> Saved data entries:
---

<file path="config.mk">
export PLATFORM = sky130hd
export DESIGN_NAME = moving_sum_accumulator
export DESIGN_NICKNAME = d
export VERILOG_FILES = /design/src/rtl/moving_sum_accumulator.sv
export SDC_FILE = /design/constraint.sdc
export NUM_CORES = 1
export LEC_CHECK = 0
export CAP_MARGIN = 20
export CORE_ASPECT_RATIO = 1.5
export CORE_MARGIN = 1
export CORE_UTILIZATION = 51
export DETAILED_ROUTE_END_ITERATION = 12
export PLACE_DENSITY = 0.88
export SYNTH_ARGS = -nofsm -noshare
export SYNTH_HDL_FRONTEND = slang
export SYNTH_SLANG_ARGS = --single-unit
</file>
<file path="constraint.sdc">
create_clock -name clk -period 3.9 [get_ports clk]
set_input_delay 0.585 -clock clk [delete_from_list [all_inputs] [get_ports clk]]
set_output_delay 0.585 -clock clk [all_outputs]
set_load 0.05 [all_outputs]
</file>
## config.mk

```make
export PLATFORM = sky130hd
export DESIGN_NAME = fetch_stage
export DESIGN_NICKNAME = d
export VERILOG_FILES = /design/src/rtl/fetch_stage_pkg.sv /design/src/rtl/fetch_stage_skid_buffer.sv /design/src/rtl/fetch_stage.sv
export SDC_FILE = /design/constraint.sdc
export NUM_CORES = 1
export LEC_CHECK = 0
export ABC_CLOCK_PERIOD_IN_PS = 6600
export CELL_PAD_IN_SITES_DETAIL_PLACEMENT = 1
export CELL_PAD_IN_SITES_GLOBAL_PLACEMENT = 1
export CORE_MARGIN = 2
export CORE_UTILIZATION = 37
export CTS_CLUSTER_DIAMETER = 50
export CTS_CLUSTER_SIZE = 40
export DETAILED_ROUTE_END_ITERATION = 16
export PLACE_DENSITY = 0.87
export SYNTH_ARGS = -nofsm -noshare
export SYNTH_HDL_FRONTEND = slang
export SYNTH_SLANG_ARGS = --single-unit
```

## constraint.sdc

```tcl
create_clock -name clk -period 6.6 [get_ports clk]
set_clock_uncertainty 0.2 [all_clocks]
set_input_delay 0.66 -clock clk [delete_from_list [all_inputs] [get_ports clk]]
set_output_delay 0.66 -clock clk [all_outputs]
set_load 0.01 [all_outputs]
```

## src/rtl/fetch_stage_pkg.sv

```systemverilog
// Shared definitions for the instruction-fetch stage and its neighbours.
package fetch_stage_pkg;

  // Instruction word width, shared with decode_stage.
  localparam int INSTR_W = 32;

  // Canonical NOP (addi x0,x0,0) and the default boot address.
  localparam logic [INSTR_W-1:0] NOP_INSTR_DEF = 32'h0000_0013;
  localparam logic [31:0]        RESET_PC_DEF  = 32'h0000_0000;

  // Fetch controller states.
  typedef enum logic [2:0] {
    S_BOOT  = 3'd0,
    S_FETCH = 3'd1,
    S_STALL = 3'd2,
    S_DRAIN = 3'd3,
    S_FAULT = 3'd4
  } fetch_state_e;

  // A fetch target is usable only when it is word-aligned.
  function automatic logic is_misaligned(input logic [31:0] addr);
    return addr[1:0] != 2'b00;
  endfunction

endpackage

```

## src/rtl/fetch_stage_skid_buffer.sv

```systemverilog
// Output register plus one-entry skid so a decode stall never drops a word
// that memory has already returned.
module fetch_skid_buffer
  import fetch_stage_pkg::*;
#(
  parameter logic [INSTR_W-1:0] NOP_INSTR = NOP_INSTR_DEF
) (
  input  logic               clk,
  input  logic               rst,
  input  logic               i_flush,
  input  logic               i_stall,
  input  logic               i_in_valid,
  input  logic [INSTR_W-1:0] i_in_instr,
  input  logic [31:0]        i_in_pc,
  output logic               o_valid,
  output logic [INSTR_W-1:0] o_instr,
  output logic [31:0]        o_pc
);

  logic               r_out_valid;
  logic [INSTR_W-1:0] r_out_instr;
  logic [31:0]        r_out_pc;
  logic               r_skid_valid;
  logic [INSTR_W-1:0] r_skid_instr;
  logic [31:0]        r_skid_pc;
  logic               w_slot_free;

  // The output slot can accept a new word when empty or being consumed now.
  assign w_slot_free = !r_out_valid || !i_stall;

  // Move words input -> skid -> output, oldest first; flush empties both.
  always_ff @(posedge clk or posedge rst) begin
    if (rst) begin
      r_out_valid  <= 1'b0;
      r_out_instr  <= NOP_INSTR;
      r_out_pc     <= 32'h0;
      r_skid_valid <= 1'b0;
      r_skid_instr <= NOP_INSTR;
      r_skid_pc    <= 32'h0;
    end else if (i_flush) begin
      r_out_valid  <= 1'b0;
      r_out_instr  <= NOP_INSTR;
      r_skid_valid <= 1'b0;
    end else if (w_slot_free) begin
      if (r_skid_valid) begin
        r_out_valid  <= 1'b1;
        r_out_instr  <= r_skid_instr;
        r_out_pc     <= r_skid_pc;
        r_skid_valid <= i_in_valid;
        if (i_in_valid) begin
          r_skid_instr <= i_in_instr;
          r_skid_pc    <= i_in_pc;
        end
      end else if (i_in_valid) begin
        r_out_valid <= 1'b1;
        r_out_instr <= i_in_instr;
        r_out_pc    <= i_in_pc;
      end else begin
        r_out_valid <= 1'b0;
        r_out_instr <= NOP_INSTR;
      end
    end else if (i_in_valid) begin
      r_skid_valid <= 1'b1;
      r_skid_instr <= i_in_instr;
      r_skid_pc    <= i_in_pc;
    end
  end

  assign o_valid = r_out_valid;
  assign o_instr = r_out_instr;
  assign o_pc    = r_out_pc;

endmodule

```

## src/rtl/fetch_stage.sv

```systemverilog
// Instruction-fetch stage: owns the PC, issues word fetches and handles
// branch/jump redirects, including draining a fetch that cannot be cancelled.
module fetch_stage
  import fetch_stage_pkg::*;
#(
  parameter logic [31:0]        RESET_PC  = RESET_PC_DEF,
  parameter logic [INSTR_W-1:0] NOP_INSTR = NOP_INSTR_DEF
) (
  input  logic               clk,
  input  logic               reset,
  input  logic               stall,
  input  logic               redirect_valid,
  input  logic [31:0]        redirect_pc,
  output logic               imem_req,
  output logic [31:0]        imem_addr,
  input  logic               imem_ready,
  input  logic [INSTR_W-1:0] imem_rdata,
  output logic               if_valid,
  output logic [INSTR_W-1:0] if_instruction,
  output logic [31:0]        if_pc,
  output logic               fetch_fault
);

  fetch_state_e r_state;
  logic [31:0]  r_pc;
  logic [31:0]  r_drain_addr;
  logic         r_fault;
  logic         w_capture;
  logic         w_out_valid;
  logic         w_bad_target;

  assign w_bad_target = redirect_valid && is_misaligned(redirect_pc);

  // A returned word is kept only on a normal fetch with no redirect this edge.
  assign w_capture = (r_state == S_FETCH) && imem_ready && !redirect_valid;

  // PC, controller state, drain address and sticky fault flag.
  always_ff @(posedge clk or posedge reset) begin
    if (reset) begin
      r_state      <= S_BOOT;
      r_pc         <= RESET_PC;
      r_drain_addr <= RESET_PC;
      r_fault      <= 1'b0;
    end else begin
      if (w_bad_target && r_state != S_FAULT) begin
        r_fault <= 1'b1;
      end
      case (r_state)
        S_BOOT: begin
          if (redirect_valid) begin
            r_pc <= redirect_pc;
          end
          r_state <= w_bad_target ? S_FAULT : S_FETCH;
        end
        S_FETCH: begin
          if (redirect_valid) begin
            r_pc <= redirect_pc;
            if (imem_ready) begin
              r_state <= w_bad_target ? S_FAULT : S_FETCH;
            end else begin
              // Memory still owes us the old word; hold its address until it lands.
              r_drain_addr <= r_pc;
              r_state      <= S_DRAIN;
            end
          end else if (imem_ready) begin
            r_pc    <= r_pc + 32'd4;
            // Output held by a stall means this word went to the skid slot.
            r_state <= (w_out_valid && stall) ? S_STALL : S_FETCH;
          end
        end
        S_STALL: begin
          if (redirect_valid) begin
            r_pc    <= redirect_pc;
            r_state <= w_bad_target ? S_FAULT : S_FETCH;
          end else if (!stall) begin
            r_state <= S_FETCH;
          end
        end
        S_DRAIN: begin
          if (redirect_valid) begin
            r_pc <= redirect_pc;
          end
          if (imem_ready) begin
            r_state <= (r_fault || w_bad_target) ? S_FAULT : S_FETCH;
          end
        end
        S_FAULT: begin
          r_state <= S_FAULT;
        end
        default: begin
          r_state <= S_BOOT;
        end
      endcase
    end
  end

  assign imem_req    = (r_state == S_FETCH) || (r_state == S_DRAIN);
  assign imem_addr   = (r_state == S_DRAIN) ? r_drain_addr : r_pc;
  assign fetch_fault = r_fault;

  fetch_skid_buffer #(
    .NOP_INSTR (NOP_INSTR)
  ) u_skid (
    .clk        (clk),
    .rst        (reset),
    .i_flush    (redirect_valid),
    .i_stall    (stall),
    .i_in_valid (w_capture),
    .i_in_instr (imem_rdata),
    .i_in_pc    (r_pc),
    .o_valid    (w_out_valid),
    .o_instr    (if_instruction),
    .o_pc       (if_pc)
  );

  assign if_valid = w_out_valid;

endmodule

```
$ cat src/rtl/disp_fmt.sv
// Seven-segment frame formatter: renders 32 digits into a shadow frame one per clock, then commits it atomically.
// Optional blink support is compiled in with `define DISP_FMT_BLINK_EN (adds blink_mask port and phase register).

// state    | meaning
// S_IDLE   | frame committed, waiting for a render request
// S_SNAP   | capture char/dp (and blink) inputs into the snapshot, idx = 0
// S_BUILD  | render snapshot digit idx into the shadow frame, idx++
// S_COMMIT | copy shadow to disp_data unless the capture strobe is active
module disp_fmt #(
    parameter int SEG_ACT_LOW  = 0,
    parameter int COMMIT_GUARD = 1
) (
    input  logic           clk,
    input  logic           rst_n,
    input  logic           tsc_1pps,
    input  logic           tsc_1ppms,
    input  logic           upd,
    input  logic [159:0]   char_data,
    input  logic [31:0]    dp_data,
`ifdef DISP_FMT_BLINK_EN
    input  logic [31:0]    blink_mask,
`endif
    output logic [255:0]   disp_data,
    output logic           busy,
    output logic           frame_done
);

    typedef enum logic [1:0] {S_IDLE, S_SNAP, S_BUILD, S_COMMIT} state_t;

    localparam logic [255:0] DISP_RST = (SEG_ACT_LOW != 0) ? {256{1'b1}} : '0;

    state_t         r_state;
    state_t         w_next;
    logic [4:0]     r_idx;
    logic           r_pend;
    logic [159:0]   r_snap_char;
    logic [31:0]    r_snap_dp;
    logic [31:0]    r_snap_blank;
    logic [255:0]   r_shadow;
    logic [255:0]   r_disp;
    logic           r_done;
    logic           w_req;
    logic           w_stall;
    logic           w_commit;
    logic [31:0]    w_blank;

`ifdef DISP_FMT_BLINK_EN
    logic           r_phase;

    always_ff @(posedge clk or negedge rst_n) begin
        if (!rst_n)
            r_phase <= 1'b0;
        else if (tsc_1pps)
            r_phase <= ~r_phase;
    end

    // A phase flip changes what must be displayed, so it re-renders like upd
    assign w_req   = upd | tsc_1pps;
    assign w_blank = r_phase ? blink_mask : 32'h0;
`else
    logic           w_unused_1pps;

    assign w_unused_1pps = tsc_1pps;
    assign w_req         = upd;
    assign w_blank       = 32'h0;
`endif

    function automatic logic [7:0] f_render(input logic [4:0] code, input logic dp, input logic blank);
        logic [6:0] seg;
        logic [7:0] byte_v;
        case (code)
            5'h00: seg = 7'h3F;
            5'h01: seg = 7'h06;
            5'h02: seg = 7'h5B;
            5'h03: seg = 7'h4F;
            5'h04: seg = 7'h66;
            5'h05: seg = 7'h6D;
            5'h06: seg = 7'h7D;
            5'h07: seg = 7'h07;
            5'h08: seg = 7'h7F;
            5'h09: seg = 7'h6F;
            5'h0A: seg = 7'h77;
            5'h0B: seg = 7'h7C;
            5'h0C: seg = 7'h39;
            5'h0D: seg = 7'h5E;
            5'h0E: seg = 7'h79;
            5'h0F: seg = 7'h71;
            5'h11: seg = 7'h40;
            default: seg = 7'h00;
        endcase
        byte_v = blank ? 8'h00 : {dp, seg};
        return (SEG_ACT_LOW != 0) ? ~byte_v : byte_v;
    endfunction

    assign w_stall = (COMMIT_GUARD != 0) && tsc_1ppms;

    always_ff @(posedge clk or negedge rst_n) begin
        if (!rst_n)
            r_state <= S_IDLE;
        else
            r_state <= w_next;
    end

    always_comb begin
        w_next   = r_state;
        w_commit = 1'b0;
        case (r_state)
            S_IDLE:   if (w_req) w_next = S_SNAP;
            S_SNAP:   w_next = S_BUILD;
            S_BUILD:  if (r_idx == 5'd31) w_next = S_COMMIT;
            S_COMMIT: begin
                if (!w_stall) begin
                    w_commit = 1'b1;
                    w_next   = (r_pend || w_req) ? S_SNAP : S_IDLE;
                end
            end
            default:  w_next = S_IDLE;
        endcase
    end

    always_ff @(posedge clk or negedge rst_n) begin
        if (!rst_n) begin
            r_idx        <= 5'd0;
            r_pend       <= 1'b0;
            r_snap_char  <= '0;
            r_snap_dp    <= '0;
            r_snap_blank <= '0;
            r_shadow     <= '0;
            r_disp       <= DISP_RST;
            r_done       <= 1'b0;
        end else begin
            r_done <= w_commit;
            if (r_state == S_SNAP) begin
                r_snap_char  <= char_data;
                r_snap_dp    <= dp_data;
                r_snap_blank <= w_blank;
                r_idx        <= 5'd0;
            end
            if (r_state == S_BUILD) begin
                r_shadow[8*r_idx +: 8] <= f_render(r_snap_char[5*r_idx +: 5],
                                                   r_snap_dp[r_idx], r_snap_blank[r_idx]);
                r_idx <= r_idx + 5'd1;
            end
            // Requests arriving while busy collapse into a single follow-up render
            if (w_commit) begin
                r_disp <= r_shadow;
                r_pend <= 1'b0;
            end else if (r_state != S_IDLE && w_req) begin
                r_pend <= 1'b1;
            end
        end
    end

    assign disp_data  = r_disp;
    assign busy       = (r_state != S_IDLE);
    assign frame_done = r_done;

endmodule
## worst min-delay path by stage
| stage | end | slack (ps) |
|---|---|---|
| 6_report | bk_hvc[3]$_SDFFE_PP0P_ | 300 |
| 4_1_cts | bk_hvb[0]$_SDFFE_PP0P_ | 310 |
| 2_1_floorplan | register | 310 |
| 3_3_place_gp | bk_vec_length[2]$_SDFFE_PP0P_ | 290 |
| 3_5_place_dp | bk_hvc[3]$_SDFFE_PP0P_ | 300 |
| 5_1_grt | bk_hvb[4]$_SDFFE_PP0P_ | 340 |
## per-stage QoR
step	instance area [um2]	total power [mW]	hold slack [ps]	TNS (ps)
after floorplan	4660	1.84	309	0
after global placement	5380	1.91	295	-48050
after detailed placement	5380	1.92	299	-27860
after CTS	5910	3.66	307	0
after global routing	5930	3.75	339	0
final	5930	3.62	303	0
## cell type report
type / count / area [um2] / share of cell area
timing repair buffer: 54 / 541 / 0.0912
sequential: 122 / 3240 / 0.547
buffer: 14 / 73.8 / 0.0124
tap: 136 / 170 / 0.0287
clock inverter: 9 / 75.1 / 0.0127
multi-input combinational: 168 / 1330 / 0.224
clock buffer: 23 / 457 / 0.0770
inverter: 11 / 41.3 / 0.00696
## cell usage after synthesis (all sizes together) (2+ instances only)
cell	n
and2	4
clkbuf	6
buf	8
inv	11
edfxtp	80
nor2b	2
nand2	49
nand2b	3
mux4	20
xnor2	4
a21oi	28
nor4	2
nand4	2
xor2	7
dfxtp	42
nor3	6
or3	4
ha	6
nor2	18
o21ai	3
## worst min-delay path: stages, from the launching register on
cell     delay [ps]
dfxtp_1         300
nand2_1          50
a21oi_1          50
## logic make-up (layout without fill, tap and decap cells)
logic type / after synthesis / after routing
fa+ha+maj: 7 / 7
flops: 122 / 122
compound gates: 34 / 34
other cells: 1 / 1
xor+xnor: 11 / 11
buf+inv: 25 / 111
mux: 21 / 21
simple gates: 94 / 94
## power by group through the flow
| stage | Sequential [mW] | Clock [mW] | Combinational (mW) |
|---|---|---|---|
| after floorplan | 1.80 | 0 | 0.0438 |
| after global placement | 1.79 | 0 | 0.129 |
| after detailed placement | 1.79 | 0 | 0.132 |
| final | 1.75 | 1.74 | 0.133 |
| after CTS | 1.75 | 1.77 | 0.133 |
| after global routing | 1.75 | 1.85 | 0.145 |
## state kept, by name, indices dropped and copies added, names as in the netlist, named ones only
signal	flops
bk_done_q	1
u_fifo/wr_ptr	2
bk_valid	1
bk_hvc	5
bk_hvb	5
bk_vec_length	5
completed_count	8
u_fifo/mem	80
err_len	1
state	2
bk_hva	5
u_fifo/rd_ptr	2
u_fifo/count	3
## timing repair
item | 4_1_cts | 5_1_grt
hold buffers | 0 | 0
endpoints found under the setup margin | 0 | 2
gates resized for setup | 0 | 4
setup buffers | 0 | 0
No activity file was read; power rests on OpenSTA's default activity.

---

> REQUIREMENT: Reproduce the lines above, beginning at the line with "6_report | bk_hvc[3]$_SDFFE_PP0P_ | 300 |" and stopping after the line with "logic type / after synthesis / after routing", exactly as they are.

> EXERCISE RESPONSE:
| 6_report | bk_hvc[3]$_SDFFE_PP0P_ | 300 |
| 4_1_cts | bk_hvb[0]$_SDFFE_PP0P_ | 310 |
| 2_1_floorplan | register | 310 |
| 3_3_place_gp | bk_vec_length[2]$_SDFFE_PP0P_ | 290 |
| 3_5_place_dp | bk_hvc[3]$_SDFFE_PP0P_ | 300 |
| 5_1_grt | bk_hvb[4]$_SDFFE_PP0P_ | 340 |
## per-stage QoR
step	instance area [um2]	total power [mW]	hold slack [ps]	TNS (ps)
after floorplan	4660	1.84	309	0
after global placement	5380	1.91	295	-48050
after detailed placement	5380	1.92	299	-27860
after CTS	5910	3.66	307	0
after global routing	5930	3.75	339	0
final	5930	3.62	303	0
## cell type report
type / count / area [um2] / share of cell area
timing repair buffer: 54 / 541 / 0.0912
sequential: 122 / 3240 / 0.547
buffer: 14 / 73.8 / 0.0124
tap: 136 / 170 / 0.0287
clock inverter: 9 / 75.1 / 0.0127
multi-input combinational: 168 / 1330 / 0.224
clock buffer: 23 / 457 / 0.0770
inverter: 11 / 41.3 / 0.00696
## cell usage after synthesis (all sizes together) (2+ instances only)
cell	n
and2	4
clkbuf	6
buf	8
inv	11
edfxtp	80
nor2b	2
nand2	49
nand2b	3
mux4	20
xnor2	4
a21oi	28
nor4	2
nand4	2
xor2	7
dfxtp	42
nor3	6
or3	4
ha	6
nor2	18
o21ai	3
## worst min-delay path: stages, from the launching register on
cell     delay [ps]
dfxtp_1         300
nand2_1          50
a21oi_1          50
## logic make-up (layout without fill, tap and decap cells)
logic type / after synthesis / after routing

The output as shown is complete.